## Your assignment
Go through the following data and transcribe exactly the stretch of lines from the one holding "(wa == 4'd2)" to the one holding "thr_r[8] & thr_r[4];", both included.

## Supplied records
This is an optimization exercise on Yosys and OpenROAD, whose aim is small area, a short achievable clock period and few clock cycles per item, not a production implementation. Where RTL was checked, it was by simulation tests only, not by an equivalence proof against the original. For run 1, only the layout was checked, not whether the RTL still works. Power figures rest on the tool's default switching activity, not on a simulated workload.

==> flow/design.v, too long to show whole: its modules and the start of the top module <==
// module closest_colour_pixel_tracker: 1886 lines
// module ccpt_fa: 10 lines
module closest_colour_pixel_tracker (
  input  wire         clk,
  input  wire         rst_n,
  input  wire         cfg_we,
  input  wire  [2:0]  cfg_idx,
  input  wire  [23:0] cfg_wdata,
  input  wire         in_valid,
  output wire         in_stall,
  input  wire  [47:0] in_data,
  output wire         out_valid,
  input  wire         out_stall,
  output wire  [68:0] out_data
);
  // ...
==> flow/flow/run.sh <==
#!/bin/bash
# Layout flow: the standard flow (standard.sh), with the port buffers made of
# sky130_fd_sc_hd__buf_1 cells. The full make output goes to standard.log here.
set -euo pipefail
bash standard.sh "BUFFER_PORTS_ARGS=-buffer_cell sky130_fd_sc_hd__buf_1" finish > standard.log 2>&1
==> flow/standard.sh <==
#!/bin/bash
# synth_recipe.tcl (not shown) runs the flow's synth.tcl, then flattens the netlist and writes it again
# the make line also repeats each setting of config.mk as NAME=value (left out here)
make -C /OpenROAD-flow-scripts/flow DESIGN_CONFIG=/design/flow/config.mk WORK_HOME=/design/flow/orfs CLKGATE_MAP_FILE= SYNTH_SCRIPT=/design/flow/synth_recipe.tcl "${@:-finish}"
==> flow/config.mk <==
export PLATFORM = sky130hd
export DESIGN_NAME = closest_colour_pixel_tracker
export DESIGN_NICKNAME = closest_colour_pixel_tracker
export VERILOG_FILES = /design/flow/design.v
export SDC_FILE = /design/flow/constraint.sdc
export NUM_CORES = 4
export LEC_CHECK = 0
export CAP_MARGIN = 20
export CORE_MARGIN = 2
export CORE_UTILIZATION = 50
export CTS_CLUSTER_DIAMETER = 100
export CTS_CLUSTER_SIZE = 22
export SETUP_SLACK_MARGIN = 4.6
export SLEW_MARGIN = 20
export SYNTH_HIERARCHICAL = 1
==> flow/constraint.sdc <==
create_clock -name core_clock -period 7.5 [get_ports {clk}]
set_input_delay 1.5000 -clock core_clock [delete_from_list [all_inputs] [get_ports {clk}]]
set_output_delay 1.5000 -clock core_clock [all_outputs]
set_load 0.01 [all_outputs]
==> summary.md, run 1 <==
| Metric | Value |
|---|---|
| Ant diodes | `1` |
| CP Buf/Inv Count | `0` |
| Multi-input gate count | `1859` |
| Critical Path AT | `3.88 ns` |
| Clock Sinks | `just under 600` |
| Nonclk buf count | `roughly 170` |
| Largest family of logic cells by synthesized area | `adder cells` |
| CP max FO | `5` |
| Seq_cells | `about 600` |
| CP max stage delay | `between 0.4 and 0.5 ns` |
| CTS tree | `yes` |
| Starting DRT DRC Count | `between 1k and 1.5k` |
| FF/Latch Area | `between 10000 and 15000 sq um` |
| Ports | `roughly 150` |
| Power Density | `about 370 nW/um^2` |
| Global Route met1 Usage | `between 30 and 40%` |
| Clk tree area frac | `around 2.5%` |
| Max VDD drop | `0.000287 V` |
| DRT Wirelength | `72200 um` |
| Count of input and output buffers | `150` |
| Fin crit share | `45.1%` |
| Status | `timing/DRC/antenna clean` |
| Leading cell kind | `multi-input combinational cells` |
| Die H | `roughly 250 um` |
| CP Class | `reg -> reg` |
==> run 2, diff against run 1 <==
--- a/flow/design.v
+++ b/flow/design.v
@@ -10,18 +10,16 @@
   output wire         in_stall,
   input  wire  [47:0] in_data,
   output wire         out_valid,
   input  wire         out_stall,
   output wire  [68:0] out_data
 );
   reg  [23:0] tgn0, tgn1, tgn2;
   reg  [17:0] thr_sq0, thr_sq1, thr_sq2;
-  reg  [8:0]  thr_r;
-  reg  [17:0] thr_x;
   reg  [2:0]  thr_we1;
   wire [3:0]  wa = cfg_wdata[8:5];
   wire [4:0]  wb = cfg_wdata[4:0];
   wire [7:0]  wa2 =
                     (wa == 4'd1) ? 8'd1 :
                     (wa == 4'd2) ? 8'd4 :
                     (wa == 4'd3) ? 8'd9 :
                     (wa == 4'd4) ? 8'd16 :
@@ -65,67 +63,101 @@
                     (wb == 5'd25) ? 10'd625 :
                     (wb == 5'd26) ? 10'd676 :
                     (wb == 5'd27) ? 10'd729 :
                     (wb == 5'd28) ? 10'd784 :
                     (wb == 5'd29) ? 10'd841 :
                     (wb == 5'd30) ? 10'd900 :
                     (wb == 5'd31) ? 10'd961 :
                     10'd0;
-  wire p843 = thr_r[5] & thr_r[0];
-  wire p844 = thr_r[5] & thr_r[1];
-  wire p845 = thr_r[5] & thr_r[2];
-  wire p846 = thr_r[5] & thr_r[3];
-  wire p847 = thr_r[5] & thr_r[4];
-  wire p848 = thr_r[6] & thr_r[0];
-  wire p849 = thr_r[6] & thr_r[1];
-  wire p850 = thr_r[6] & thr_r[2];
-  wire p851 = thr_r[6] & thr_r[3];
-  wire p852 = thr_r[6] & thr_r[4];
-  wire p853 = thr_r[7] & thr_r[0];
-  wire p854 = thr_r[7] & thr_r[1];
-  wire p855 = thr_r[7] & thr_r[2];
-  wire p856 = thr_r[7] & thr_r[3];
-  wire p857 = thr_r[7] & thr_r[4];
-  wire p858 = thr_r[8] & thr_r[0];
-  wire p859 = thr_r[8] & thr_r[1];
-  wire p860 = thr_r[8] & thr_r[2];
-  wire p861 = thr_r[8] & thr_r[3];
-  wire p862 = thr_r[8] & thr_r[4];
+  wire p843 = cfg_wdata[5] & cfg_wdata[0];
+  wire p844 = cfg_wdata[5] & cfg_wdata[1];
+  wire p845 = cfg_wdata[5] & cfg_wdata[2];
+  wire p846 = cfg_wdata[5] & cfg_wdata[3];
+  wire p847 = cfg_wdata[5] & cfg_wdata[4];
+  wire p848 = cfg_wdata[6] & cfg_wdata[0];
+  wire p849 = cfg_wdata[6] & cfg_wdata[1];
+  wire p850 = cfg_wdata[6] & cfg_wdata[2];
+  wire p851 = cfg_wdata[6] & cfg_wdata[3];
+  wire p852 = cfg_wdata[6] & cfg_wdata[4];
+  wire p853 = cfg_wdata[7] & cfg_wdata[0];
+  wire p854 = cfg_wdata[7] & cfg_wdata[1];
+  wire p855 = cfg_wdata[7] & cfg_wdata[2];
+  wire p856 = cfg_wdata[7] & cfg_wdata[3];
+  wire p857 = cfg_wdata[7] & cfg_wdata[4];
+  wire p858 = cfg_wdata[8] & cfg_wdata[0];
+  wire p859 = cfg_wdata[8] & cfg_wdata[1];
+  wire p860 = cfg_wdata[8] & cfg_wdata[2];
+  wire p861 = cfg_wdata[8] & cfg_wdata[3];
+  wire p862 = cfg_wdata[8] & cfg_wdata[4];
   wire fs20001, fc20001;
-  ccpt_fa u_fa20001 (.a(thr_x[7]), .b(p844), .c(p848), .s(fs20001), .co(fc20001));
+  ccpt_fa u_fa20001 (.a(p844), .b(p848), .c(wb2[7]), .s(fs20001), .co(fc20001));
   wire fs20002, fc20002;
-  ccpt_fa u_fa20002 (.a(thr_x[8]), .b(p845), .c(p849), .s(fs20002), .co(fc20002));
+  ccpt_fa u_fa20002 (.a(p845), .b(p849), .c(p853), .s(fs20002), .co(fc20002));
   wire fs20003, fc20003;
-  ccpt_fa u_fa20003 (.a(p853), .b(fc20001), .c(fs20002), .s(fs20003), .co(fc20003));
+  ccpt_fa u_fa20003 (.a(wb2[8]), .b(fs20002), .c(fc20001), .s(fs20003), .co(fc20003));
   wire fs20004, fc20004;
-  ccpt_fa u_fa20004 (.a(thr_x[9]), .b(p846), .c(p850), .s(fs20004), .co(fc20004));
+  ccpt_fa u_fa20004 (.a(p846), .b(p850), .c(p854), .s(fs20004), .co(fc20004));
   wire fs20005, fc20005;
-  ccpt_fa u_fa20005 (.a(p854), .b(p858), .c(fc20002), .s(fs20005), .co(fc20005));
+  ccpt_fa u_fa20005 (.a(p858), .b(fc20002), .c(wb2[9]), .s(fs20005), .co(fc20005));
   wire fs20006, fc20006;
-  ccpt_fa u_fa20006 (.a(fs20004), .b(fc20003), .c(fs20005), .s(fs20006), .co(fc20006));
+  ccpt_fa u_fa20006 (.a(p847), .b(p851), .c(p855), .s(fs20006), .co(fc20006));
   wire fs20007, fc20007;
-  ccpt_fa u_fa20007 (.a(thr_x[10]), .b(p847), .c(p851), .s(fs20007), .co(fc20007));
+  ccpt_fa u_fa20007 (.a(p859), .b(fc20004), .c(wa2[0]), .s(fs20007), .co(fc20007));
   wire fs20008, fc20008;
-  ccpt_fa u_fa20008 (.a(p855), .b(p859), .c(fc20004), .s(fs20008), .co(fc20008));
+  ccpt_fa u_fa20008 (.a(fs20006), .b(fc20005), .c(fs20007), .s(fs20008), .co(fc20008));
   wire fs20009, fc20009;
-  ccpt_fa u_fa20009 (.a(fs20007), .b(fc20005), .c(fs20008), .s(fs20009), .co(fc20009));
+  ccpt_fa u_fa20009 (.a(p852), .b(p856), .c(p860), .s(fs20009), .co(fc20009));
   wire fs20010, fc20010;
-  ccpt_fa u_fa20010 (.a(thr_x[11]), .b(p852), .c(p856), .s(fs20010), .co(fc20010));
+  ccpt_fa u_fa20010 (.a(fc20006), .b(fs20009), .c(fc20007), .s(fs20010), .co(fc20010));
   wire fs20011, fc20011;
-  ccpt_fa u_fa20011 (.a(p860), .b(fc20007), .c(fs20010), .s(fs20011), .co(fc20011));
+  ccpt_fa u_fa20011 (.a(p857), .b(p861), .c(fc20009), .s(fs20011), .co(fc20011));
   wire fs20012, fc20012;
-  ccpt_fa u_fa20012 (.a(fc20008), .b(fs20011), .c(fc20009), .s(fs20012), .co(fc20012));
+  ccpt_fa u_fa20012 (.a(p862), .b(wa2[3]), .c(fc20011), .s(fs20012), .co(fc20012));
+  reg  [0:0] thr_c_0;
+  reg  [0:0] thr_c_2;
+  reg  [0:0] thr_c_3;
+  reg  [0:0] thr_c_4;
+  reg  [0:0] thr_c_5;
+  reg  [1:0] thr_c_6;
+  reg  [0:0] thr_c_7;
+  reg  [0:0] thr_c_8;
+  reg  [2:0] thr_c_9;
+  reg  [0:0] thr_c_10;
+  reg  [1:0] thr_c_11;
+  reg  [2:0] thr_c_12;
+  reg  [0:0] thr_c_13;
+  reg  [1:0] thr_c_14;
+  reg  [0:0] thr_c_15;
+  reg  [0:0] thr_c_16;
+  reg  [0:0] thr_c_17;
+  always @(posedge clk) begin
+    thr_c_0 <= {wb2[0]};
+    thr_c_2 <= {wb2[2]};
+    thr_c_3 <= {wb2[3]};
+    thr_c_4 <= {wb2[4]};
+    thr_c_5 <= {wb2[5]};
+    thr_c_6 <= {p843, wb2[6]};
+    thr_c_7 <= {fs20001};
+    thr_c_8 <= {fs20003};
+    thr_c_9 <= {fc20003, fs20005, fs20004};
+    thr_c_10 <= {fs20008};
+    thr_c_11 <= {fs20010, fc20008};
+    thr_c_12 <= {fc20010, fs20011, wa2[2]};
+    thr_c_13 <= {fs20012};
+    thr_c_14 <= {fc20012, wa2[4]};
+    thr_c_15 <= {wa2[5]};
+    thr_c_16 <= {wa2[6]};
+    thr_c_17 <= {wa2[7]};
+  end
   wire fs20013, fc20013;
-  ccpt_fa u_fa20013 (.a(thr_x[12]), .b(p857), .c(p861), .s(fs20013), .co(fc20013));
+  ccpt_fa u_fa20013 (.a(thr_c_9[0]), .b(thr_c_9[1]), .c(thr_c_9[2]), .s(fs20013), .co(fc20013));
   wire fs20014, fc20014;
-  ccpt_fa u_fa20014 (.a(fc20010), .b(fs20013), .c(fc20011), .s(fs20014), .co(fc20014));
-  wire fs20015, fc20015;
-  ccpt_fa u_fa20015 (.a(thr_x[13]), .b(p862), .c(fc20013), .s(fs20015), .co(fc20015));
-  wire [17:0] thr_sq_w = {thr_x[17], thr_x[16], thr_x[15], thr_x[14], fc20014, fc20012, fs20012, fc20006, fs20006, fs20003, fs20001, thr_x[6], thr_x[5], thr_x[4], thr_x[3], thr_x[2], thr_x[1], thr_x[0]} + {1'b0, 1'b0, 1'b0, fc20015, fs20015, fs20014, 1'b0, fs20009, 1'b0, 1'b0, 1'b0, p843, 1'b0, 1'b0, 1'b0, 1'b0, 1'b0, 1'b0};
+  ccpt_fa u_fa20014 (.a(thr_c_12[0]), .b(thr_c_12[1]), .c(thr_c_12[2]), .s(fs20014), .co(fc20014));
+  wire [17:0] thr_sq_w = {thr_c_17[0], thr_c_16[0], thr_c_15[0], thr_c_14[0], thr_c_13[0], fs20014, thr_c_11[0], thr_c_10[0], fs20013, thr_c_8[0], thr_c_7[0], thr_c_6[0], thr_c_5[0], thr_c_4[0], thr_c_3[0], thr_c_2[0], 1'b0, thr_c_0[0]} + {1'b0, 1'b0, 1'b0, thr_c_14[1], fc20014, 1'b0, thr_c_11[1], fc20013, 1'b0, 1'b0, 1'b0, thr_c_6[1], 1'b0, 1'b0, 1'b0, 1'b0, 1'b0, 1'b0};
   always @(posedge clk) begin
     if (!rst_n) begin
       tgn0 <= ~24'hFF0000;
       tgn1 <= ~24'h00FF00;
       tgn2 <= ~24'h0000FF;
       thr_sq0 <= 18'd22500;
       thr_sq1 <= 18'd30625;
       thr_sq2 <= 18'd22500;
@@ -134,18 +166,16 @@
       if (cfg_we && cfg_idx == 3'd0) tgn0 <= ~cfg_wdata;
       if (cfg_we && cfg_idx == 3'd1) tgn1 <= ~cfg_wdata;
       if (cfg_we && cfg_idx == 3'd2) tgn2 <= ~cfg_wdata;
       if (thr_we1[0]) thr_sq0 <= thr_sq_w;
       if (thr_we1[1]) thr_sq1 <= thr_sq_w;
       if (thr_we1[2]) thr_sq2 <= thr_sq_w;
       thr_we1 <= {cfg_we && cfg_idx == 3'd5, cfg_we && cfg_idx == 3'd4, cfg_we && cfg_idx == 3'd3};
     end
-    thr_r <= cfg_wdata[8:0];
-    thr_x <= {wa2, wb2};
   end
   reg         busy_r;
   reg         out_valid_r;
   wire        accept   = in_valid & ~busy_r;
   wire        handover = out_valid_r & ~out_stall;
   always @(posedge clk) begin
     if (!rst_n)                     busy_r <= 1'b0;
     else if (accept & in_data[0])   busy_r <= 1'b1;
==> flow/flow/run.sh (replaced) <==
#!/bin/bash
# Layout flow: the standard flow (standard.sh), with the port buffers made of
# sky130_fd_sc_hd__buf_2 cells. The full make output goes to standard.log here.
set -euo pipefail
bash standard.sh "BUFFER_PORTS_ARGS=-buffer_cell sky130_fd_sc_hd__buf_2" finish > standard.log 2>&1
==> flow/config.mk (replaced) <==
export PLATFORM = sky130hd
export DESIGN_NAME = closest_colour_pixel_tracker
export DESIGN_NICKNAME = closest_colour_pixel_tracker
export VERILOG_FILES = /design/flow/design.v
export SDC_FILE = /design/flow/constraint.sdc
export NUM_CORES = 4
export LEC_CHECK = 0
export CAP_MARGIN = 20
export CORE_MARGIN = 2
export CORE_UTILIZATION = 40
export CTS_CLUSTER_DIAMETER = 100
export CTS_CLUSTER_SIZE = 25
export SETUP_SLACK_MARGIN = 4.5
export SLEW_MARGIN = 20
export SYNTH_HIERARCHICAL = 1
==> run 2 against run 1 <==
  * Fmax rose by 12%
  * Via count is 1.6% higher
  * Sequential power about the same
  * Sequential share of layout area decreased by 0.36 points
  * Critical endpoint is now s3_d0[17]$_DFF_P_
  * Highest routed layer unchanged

## Solution for this problem
                     (wa == 4'd2) ? 8'd4 :
                     (wa == 4'd3) ? 8'd9 :
                     (wa == 4'd4) ? 8'd16 :
@@ -65,67 +63,101 @@
                     (wb == 5'd25) ? 10'd625 :
                     (wb == 5'd26) ? 10'd676 :
                     (wb == 5'd27) ? 10'd729 :
                     (wb == 5'd28) ? 10'd784 :
                     (wb == 5'd29) ? 10'd841 :
                     (wb == 5'd30) ? 10'd900 :
                     (wb == 5'd31) ? 10'd961 :
                     10'd0;
-  wire p843 = thr_r[5] & thr_r[0];
-  wire p844 = thr_r[5] & thr_r[1];
-  wire p845 = thr_r[5] & thr_r[2];
-  wire p846 = thr_r[5] & thr_r[3];
-  wire p847 = thr_r[5] & thr_r[4];
-  wire p848 = thr_r[6] & thr_r[0];
-  wire p849 = thr_r[6] & thr_r[1];
-  wire p850 = thr_r[6] & thr_r[2];
-  wire p851 = thr_r[6] & thr_r[3];
-  wire p852 = thr_r[6] & thr_r[4];
-  wire p853 = thr_r[7] & thr_r[0];
-  wire p854 = thr_r[7] & thr_r[1];
-  wire p855 = thr_r[7] & thr_r[2];
-  wire p856 = thr_r[7] & thr_r[3];
-  wire p857 = thr_r[7] & thr_r[4];
-  wire p858 = thr_r[8] & thr_r[0];
-  wire p859 = thr_r[8] & thr_r[1];
-  wire p860 = thr_r[8] & thr_r[2];
-  wire p861 = thr_r[8] & thr_r[3];
-  wire p862 = thr_r[8] & thr_r[4];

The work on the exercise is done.